Your answer must consist of every line from the data below that includes the word "figures".

[Data extract Boundary: Start]

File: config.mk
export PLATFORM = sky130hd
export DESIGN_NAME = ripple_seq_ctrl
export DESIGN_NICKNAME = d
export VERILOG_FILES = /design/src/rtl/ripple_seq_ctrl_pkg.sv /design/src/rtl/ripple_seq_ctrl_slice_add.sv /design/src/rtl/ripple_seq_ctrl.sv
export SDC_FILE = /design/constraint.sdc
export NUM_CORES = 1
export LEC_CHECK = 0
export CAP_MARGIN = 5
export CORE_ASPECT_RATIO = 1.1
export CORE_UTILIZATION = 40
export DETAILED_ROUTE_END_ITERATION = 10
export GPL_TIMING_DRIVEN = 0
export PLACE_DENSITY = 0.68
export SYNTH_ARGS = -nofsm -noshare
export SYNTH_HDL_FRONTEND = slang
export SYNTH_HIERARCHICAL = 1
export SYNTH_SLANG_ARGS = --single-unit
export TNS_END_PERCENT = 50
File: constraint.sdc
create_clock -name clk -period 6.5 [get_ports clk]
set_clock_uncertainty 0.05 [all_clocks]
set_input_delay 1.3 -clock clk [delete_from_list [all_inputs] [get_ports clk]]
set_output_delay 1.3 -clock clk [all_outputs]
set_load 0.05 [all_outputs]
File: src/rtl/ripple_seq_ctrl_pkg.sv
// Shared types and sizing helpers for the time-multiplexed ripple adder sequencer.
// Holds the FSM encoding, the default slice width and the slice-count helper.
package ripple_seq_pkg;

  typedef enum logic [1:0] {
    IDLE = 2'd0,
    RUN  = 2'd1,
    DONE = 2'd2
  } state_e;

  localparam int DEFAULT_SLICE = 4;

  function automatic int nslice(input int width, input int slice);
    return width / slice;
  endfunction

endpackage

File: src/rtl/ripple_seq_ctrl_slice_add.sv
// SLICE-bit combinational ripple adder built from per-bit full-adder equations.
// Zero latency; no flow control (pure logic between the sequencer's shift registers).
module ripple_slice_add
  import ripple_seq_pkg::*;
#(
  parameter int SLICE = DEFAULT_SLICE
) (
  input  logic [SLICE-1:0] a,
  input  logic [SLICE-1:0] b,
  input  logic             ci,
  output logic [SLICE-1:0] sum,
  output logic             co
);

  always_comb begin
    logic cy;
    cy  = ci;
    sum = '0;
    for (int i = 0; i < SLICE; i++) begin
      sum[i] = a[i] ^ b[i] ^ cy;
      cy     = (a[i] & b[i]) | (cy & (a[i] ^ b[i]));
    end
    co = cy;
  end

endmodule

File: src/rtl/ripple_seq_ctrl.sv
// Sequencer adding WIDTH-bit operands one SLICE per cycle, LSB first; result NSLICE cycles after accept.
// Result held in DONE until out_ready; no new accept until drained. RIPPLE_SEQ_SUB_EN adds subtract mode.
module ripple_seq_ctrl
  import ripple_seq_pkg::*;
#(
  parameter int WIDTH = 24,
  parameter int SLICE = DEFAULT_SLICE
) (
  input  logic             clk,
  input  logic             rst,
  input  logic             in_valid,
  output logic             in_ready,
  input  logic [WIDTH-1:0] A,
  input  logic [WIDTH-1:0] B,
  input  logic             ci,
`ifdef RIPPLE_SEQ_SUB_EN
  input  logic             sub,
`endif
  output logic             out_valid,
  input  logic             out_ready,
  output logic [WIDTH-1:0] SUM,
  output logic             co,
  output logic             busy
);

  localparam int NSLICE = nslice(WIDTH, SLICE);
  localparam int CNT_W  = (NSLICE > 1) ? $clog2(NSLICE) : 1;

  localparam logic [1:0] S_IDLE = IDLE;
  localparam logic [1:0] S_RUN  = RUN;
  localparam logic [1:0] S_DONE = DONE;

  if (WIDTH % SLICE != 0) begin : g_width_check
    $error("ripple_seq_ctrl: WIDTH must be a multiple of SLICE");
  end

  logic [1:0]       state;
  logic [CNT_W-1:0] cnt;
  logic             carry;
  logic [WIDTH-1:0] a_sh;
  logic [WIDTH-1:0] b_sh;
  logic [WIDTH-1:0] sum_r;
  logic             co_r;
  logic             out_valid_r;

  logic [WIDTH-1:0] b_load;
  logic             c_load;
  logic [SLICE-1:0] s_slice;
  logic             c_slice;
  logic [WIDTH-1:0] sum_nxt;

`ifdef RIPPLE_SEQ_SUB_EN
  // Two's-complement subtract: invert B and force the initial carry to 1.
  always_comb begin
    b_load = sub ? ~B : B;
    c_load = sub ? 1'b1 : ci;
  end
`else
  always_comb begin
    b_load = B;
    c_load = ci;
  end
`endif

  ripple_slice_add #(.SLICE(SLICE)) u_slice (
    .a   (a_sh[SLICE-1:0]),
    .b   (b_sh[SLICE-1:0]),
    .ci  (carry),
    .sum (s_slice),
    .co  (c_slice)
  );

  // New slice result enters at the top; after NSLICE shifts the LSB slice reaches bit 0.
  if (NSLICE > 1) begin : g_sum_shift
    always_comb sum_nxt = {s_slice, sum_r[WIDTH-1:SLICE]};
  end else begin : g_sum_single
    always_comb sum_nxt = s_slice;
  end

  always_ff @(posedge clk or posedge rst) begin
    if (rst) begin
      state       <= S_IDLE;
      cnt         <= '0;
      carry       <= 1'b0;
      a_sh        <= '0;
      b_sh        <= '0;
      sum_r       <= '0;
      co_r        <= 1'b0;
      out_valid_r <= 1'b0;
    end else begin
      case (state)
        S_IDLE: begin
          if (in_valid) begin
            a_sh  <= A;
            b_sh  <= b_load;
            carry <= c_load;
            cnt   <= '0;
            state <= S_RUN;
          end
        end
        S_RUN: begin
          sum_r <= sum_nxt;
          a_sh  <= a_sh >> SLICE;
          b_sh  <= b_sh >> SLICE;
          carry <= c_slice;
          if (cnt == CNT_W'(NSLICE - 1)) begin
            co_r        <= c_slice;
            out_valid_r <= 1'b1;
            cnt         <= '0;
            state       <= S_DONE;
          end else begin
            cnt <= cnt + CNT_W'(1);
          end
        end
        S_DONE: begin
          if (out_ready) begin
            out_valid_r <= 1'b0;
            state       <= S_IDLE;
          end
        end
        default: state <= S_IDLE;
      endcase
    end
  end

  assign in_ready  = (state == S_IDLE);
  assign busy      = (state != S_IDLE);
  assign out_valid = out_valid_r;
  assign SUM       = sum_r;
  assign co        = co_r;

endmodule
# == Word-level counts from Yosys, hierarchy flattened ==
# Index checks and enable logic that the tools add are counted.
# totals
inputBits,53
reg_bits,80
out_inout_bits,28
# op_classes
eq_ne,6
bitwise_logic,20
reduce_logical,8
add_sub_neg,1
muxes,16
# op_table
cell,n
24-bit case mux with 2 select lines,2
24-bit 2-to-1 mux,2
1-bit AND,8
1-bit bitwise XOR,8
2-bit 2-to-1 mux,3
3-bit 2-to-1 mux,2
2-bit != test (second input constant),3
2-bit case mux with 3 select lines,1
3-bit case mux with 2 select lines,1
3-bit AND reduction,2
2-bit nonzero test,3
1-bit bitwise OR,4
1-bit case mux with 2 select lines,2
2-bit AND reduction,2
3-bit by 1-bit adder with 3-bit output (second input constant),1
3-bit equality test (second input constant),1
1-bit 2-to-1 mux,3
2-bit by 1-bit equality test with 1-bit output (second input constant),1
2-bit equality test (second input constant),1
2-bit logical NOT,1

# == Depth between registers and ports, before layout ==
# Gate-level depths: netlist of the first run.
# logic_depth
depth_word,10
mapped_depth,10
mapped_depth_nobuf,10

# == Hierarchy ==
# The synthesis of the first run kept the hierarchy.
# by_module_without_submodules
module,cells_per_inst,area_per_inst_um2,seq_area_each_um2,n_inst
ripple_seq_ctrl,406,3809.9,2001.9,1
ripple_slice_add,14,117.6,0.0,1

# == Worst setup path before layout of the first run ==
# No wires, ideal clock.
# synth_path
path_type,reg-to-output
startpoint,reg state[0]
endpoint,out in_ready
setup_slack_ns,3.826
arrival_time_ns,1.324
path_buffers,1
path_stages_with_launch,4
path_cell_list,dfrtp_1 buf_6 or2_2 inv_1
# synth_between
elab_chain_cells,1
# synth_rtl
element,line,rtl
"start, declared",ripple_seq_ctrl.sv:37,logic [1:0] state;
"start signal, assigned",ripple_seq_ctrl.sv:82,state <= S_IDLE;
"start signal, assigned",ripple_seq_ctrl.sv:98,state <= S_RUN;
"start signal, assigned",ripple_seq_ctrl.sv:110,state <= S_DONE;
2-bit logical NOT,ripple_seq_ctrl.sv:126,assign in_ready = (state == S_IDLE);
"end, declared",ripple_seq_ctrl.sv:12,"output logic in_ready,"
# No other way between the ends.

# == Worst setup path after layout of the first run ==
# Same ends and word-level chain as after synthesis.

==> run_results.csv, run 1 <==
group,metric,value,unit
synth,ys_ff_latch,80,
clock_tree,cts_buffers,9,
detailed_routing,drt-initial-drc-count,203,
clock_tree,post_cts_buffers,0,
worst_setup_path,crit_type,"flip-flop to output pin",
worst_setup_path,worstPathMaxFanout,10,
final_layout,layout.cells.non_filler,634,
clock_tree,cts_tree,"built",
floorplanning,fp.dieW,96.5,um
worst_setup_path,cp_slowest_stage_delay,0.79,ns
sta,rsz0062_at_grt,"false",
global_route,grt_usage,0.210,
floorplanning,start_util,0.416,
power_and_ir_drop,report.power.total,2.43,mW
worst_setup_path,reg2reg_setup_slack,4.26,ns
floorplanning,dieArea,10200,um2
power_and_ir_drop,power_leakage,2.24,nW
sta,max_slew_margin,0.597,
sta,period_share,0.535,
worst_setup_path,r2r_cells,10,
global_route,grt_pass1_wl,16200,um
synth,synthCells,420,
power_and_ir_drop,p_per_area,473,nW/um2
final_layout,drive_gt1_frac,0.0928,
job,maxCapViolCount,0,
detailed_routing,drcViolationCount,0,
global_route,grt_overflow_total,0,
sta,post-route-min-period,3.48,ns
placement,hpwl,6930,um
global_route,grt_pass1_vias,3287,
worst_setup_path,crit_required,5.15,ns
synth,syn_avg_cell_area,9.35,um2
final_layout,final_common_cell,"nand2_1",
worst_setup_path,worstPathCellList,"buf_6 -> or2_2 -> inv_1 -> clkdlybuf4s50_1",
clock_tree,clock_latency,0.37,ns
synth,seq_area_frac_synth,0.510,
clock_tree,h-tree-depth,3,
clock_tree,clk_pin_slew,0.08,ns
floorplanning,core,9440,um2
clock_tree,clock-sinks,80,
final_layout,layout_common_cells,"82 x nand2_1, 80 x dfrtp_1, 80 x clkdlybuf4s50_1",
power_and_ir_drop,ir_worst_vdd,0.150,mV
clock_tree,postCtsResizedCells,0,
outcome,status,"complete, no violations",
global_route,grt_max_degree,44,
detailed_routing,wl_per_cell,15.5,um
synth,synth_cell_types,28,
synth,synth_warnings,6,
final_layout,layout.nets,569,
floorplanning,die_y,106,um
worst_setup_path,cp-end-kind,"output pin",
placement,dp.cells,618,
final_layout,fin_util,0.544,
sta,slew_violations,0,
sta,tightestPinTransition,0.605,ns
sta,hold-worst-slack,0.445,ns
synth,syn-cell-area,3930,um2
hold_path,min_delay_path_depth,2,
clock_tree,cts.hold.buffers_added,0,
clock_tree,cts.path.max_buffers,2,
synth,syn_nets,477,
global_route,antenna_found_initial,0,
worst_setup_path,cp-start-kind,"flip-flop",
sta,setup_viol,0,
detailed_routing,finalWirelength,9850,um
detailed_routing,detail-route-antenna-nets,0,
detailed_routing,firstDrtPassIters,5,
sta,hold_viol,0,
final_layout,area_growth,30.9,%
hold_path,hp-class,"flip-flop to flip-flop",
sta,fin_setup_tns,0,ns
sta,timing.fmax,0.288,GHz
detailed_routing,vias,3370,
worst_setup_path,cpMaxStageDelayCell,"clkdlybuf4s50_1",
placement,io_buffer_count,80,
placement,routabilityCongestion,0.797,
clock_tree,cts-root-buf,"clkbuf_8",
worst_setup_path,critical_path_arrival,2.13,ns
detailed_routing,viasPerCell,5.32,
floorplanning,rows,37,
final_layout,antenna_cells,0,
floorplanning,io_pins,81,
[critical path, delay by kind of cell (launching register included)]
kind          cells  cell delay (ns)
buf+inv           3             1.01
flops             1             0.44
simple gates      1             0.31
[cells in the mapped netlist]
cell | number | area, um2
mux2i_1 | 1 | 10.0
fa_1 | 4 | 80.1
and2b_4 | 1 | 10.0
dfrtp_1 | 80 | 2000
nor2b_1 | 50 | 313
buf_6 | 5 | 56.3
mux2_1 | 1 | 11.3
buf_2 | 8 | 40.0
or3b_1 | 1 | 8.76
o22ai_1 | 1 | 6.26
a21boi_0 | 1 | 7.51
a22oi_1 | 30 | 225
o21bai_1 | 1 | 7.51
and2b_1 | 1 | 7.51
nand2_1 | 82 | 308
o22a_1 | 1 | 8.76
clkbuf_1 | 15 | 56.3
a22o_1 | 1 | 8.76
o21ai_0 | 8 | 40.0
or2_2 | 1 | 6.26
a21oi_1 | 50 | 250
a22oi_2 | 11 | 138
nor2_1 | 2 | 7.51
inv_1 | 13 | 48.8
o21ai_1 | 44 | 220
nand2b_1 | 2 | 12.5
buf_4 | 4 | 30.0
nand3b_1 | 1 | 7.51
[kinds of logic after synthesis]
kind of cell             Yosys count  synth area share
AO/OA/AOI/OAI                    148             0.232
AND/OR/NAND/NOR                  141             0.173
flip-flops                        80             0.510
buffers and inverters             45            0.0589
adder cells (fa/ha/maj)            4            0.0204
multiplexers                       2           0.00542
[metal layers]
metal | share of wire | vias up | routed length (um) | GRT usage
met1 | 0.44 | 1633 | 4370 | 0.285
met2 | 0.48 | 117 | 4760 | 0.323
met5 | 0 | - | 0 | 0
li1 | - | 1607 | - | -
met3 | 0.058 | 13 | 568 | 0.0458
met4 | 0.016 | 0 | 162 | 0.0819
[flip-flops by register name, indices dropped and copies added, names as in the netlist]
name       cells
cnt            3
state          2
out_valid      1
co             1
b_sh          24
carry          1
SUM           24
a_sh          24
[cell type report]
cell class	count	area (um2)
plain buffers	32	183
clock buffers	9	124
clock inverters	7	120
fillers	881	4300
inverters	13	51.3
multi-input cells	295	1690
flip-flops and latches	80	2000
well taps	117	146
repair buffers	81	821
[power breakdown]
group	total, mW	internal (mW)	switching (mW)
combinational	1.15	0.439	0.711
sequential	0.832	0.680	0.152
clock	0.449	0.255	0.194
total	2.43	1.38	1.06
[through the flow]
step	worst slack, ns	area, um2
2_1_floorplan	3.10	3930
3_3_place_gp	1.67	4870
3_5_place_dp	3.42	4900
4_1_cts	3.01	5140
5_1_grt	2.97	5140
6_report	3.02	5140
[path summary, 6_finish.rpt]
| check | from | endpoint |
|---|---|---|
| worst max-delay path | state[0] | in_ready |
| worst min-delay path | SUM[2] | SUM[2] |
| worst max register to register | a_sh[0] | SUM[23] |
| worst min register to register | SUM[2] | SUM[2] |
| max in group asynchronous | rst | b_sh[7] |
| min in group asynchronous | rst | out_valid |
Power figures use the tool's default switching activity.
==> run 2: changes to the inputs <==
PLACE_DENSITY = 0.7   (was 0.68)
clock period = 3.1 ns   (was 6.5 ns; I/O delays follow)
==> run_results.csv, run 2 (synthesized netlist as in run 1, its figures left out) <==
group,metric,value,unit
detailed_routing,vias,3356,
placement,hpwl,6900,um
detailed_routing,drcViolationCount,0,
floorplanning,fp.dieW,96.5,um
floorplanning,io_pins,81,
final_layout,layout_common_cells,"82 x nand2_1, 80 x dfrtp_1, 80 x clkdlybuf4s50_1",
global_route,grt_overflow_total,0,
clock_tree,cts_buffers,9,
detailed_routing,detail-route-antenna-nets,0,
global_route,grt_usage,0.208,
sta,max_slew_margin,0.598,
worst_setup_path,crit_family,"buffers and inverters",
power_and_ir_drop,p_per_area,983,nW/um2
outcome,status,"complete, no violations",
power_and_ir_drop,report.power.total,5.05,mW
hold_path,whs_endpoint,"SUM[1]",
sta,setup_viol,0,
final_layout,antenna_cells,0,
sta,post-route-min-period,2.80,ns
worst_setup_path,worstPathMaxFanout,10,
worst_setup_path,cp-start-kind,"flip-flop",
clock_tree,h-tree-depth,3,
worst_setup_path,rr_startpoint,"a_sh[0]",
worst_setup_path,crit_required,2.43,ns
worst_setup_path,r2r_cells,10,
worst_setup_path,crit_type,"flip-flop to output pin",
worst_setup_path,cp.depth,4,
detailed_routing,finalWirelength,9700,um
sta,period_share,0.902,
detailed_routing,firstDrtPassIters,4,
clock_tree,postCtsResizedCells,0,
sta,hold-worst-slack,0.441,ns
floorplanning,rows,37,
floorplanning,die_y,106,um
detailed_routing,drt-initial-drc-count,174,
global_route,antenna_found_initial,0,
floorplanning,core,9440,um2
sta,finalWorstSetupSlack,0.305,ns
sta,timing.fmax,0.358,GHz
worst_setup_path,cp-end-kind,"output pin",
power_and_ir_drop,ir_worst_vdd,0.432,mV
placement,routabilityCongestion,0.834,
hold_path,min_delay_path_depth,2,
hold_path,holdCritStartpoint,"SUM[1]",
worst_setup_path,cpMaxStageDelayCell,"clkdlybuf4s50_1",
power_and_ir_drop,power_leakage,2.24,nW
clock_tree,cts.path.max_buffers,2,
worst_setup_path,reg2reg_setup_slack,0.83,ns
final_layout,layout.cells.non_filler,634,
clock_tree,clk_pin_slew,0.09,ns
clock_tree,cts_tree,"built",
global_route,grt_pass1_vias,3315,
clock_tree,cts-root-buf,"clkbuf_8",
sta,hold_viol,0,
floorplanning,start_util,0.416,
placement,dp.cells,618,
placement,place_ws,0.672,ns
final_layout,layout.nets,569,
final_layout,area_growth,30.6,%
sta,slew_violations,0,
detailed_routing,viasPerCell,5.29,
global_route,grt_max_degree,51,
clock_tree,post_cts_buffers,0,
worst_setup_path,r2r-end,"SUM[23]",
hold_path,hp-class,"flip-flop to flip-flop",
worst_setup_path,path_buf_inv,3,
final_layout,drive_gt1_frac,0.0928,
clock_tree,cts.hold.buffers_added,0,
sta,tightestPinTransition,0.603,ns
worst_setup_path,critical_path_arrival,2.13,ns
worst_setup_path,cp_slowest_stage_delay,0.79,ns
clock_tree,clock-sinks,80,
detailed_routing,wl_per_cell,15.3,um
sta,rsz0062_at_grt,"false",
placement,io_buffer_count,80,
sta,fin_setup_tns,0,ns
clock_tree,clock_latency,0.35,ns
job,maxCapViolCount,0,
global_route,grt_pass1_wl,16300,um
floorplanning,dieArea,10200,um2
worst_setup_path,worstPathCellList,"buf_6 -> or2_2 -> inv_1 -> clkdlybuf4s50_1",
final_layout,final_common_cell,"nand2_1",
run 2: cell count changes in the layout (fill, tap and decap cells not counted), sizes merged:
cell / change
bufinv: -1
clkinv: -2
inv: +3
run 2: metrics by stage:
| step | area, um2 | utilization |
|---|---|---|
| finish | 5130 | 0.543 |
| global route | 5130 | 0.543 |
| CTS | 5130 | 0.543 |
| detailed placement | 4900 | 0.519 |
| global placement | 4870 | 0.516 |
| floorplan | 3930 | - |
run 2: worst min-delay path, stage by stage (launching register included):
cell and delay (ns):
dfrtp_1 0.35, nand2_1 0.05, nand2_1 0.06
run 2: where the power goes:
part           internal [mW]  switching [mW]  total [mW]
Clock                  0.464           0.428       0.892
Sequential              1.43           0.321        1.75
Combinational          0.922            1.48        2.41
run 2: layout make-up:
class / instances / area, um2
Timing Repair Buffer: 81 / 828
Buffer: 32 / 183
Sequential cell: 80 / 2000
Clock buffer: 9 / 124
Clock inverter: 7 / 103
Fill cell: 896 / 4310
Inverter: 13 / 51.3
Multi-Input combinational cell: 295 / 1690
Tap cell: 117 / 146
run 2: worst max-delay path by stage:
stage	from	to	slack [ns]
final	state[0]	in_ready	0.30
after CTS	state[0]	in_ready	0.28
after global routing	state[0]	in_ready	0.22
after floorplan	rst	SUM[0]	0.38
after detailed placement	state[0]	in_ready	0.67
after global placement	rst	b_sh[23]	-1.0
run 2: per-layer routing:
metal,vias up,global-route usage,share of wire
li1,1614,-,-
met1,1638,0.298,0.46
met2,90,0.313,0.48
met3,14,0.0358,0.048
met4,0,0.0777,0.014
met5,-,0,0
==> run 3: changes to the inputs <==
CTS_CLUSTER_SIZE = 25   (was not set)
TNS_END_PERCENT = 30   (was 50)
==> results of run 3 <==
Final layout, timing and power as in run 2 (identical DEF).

[Data extract Boundary: End]

Answer to this task:
Power figures use the tool's default switching activity.
==> run_results.csv, run 2 (synthesized netlist as in run 1, its figures left out) <==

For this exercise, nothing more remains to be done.